JOURNAL ARTICLE

Sex-reassignment surgery male-to-female. Review, own results and report of a new technique using the glans penis as a pseudoclitoris

S O Rubin
Scandinavian Journal of Urology and Nephrology. Supplementum 1993, 154: 1-28
8140401
Sexually deviant humans have been mentioned since antiquity and presumably have existed at all times. Opinions on the subject have varied throughout recorded history. Nowadays we distinguish between different forms of sexual abnormality, a.o. transvestites, homosexuals and transsexuals. The estimated prevalence of transsexualism varies in different societies and cultures among men between 1/100.000 and 1/2.900. The etiology of transsexualism is unknown.

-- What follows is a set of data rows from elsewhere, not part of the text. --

`config.mk`:
```
export PLATFORM = sky130hd
export DESIGN_NAME = config_word_decode
export DESIGN_NICKNAME = d
export VERILOG_FILES = /design/src/core/config_word_pkg.sv /design/src/core/config_word_decode.sv
export SDC_FILE = /design/constraint.sdc
export NUM_CORES = 1
export LEC_CHECK = 0
export ABC_AREA = 1
export BUFFER_PORTS_ARGS = -buffer_cell sky130_fd_sc_hd__buf_2
export CORE_ASPECT_RATIO = 0.7
export CORE_MARGIN = 2
export CORE_UTILIZATION = 34
export DETAILED_ROUTE_END_ITERATION = 8
export SYNTH_ARGS = -nofsm -noshare
export SYNTH_HDL_FRONTEND = slang
export SYNTH_SLANG_ARGS = --single-unit
export TNS_END_PERCENT = 30
```
`constraint.sdc`:
```
create_clock -name i_clock -period 1.9 [get_ports i_clock]
set_input_delay 0.19 -clock i_clock [delete_from_list [all_inputs] [get_ports i_clock]]
set_output_delay 0.19 -clock i_clock [all_outputs]
set_load 0.005 [all_outputs]
```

There have been proposed from psychological conditioning in childhood or an unusual paranoic state to genetic disturbances. Current investigations indicate that mutations in the SRY-gene might be a cause. Surgical sex-reassignment of male transsexuals began in the 1930s, but the ideal method has not yet been found. The aim of surgical intervention is primarily social and psychologic rehabilitation of the patient, as psychiatric therapy invariably fails to "cure" a true transsexual, i.e. a person that from early childhood has an absolute and unalterable conception of himself as belonging to the opposite sex. In 1978-87 the author performed sex-reassignment on 13 transsexual biologic males, using a modified technique in which the urethra and glans penis were preserved and the glans transposed to a position at the introitus of the neovagina to serve as a "pseudoclitoris". In six cases this procedure was successful. The advantage of the technique over previous operations is that the glans penis with its sensitive mucosa is saved at the neovaginal introitus. The disadvantages are that the glans will necrotize if the blood flow through the corpus spongiosum is strangulated and that a second-step operation is required to resect and trim the glans after it is well healed. Complications and results were similar to those in earlier case series. Factors important for success of sex-reassignment operations include patient age less than 30 years old at operation and ability of the patient to handle a vaginal dilator correctly after the surgical conversion. Orchiectomy should be performed as soon as the diagnosis is confirmed, after which the estrogen dosage can be reduced.